On Fri, 2020-03-13 at 09:05 +0100, Jelle de Jong via networkmanager-
list wrote:
> Thank you Thomas for taking the time to reply,
> 
> I understand what you write and that by using the nmcli I can create 
> manual profiles as administrator that behave the way I want.
> 
> How co I find support for network-manager-gnome nm-applet I need it
> to 
> change it default behavior and store wifi profiles created as users
> with 
> wifi-sec.psk-flags 0 and connection.permissions empty.
> 
> Do you know the dbus or policy options or user profile or general
> config 
> settings to make the client behave this way?
> 
> I not looking for a way where I can do this manually when making
> each 
> new WiFi connections, I need the default behavior set.

Hi,


As said before: the client that creates/modifies the profile,
determines its content.

so, your question really revolves around which tool you are using to
create/modify the profile, and whether that allows you to choose
certain defaults.
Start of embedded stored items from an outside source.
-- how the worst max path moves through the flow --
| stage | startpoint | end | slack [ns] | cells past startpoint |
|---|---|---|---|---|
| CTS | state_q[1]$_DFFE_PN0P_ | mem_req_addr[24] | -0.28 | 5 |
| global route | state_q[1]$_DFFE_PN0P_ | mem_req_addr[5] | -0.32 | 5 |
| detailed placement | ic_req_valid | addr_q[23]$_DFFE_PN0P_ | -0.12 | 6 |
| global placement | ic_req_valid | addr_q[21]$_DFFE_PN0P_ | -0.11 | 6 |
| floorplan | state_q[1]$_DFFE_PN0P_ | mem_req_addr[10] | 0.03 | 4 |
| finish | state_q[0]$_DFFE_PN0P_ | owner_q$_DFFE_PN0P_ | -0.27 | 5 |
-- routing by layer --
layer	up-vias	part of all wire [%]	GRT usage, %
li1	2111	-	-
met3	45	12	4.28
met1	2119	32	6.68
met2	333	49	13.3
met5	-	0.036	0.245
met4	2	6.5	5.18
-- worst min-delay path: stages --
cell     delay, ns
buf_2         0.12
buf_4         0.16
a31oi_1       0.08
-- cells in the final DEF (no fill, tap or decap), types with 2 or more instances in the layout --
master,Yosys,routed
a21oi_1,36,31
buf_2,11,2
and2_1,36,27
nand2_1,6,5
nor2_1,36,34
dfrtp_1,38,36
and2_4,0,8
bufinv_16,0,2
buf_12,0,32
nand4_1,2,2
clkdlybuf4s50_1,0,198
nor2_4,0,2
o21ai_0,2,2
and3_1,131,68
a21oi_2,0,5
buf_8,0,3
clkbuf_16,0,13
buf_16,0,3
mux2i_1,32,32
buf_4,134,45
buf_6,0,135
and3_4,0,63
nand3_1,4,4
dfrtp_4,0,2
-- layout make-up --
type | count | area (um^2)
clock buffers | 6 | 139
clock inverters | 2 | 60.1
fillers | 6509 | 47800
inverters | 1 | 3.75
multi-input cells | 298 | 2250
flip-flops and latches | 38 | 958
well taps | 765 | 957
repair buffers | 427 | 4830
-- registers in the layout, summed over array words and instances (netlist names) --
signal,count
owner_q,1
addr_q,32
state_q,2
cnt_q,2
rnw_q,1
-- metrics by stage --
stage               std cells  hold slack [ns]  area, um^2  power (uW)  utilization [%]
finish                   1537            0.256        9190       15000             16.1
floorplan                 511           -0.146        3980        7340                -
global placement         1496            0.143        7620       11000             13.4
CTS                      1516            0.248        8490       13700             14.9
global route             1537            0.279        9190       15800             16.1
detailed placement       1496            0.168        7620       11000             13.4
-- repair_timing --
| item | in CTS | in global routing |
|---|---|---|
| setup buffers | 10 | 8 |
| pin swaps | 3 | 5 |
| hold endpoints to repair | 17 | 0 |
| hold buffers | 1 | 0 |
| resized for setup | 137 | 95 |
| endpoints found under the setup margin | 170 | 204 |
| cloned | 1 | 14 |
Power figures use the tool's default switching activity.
## src/rtl/dps_pkg.sv

```systemverilog
`default_nettype none
// =====================================================================
// dps_pkg : shared state encoding and default sizing for delay_path_sched
// Revision 1.0
// =====================================================================
package dps_pkg;

    localparam int c_npath_default   = 4;
    localparam int c_cnt_w_default   = 8;
    localparam int c_timeout_default = 200;

    typedef enum logic [1:0] {
        ST_IDLE   = 2'd0,
        ST_LAUNCH = 2'd1,
        ST_WAIT   = 2'd2,
        ST_REPORT = 2'd3
    } dps_state_e;

endpackage : dps_pkg
`default_nettype wire

```

## src/rtl/dps_sync2.sv

```systemverilog
`default_nettype none
// =====================================================================
// dps_sync2 : two-flop synchronizer bank for asynchronous level inputs
// Revision 1.0
// =====================================================================
module dps_sync2 #(
    parameter int WIDTH = 1
) (
    input  logic             clk,
    input  logic             rst_n,
    input  logic [WIDTH-1:0] d_i,
    output logic [WIDTH-1:0] q_o
);

    logic [WIDTH-1:0] meta_q, meta_d;
    logic [WIDTH-1:0] sync_q, sync_d;

    always_comb begin
        meta_d = d_i;
        sync_d = meta_q;
    end

    always_ff @(posedge clk or negedge rst_n) begin
        if (!rst_n) begin
            meta_q <= '0;
            sync_q <= '0;
        end else begin
            meta_q <= meta_d;
            sync_q <= sync_d;
        end
    end

    assign q_o = sync_q;

endmodule : dps_sync2
`default_nettype wire

```

## src/rtl/delay_path_sched.sv

```systemverilog
`default_nettype none
// =====================================================================
// delay_path_sched : round-robin launcher that times one delay path at a
//                    time from its launch edge to the synchronised arrival.
// Revision 1.0
// =====================================================================
module delay_path_sched
    import dps_pkg::*;
#(
    parameter int NPATH   = c_npath_default,
    parameter int CNT_W   = c_cnt_w_default,
    parameter int TIMEOUT = c_timeout_default
) (
    input  logic                     clk,
    input  logic                     rst_n,
    input  logic [NPATH-1:0]         req_i,
    output logic [NPATH-1:0]         gnt_o,
    output logic [NPATH-1:0]         launch_o,
    input  logic [NPATH-1:0]         arrive_i,
    output logic                     res_valid_o,
    input  logic                     res_ready_i,
    output logic [$clog2(NPATH)-1:0] res_path_o,
    output logic [CNT_W-1:0]         res_cnt_o,
    output logic                     res_timeout_o,
    output logic                     busy_o
);

    localparam int               IDX_W         = $clog2(NPATH);
    localparam int               SUM_W         = IDX_W + 1;
    localparam logic [CNT_W-1:0] c_timeout_cnt = CNT_W'(TIMEOUT);
    localparam logic [IDX_W-1:0] c_last_idx    = IDX_W'(NPATH - 1);
    localparam logic [SUM_W-1:0] c_npath_sum   = SUM_W'(NPATH);

    dps_state_e       state_q, state_d;
    logic [IDX_W-1:0] sel_q, sel_d;
    logic [IDX_W-1:0] ptr_q, ptr_d;
    logic [NPATH-1:0] launch_q, launch_d;
    logic             base_q, base_d;
    logic [CNT_W-1:0] cnt_q, cnt_d;
    logic [CNT_W-1:0] res_cnt_q, res_cnt_d;
    logic             res_to_q, res_to_d;

    logic [NPATH-1:0] arr_s;
    logic [SUM_W-1:0] w_cand_sum [NPATH];
    logic [IDX_W-1:0] w_cand     [NPATH];
    logic [IDX_W-1:0] w_rr_idx;
    logic             w_rr_hit;
    logic [CNT_W-1:0] w_cnt_inc;
    logic             w_busy;

    dps_sync2 #(
        .WIDTH (NPATH)
    ) u_sync (
        .clk   (clk),
        .rst_n (rst_n),
        .d_i   (arrive_i),
        .q_o   (arr_s)
    );

    // Candidate k is the path k places after the round-robin pointer.
    for (genvar gi = 0; gi < NPATH; gi++) begin : g_cand
        assign w_cand_sum[gi] = {1'b0, ptr_q} + SUM_W'(gi);
        assign w_cand[gi]     = (w_cand_sum[gi] >= c_npath_sum)
                              ? IDX_W'(w_cand_sum[gi] - c_npath_sum)
                              : w_cand_sum[gi][IDX_W-1:0];
    end

    always_comb begin
        w_rr_hit = 1'b0;
        w_rr_idx = '0;
        // Scan farthest first so the nearest requester overwrites the choice.
        for (int k = NPATH - 1; k >= 0; k--) begin
            if (req_i[w_cand[k]]) begin
                w_rr_hit = 1'b1;
                w_rr_idx = w_cand[k];
            end
        end
    end

    assign w_cnt_inc = cnt_q + 1'b1;

    always_comb begin
        state_d   = state_q;
        sel_d     = sel_q;
        ptr_d     = ptr_q;
        launch_d  = launch_q;
        base_d    = base_q;
        cnt_d     = cnt_q;
        res_cnt_d = res_cnt_q;
        res_to_d  = res_to_q;

        case (state_q)
            ST_IDLE: begin
                if (w_rr_hit) begin
                    sel_d   = w_rr_idx;
                    state_d = ST_LAUNCH;
                end
            end
            ST_LAUNCH: begin
                launch_d[sel_q] = ~launch_q[sel_q];
                base_d          = arr_s[sel_q];
                cnt_d           = '0;
                ptr_d           = (sel_q == c_last_idx) ? '0 : sel_q + 1'b1;
                state_d         = ST_WAIT;
            end
            ST_WAIT: begin
                cnt_d = w_cnt_inc;
                // An arrival seen on the final cycle still wins over the abort.
                if (arr_s[sel_q] != base_q) begin
                    res_cnt_d = w_cnt_inc;
                    res_to_d  = 1'b0;
                    state_d   = ST_REPORT;
                end else if (w_cnt_inc == c_timeout_cnt) begin
                    res_cnt_d = c_timeout_cnt;
                    res_to_d  = 1'b1;
                    state_d   = ST_REPORT;
                end
            end
            ST_REPORT: begin
                if (res_ready_i) begin
                    state_d = ST_IDLE;
                end
            end
            default: begin
                state_d = ST_IDLE;
            end
        endcase
    end

    always_ff @(posedge clk or negedge rst_n) begin
        if (!rst_n) begin
            state_q <= ST_IDLE;
        end else begin
            state_q <= state_d;
        end
    end

    always_ff @(posedge clk or negedge rst_n) begin
        if (!rst_n) begin
            sel_q     <= '0;
            ptr_q     <= '0;
            launch_q  <= '0;
            base_q    <= 1'b0;
            cnt_q     <= '0;
            res_cnt_q <= '0;
            res_to_q  <= 1'b0;
        end else begin
            sel_q     <= sel_d;
            ptr_q     <= ptr_d;
            launch_q  <= launch_d;
            base_q    <= base_d;
            cnt_q     <= cnt_d;
            res_cnt_q <= res_cnt_d;
            res_to_q  <= res_to_d;
        end
    end

    assign w_busy = (state_q != ST_IDLE);

    for (genvar gi = 0; gi < NPATH; gi++) begin : g_gnt
        assign gnt_o[gi] = w_busy && (sel_q == IDX_W'(gi));
    end

    assign launch_o      = launch_q;
    assign res_valid_o   = (state_q == ST_REPORT);
    assign res_path_o    = sel_q;
    assign res_cnt_o     = res_cnt_q;
    assign res_timeout_o = res_to_q;
    assign busy_o        = w_busy;

endmodule : delay_path_sched
`default_nettype wire
```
There is no answer because it depends.

You talk about nm-applet. The only way how nm-applet can create a
profile, is when you click on a Wi-fi SSID. Then it's similar to `nmcli
device wifi connect ssid "$SSID"`. In that case, nm-applet does not
allow you to pre-determine the settings of the new profile (except the
comment about connection.permission below).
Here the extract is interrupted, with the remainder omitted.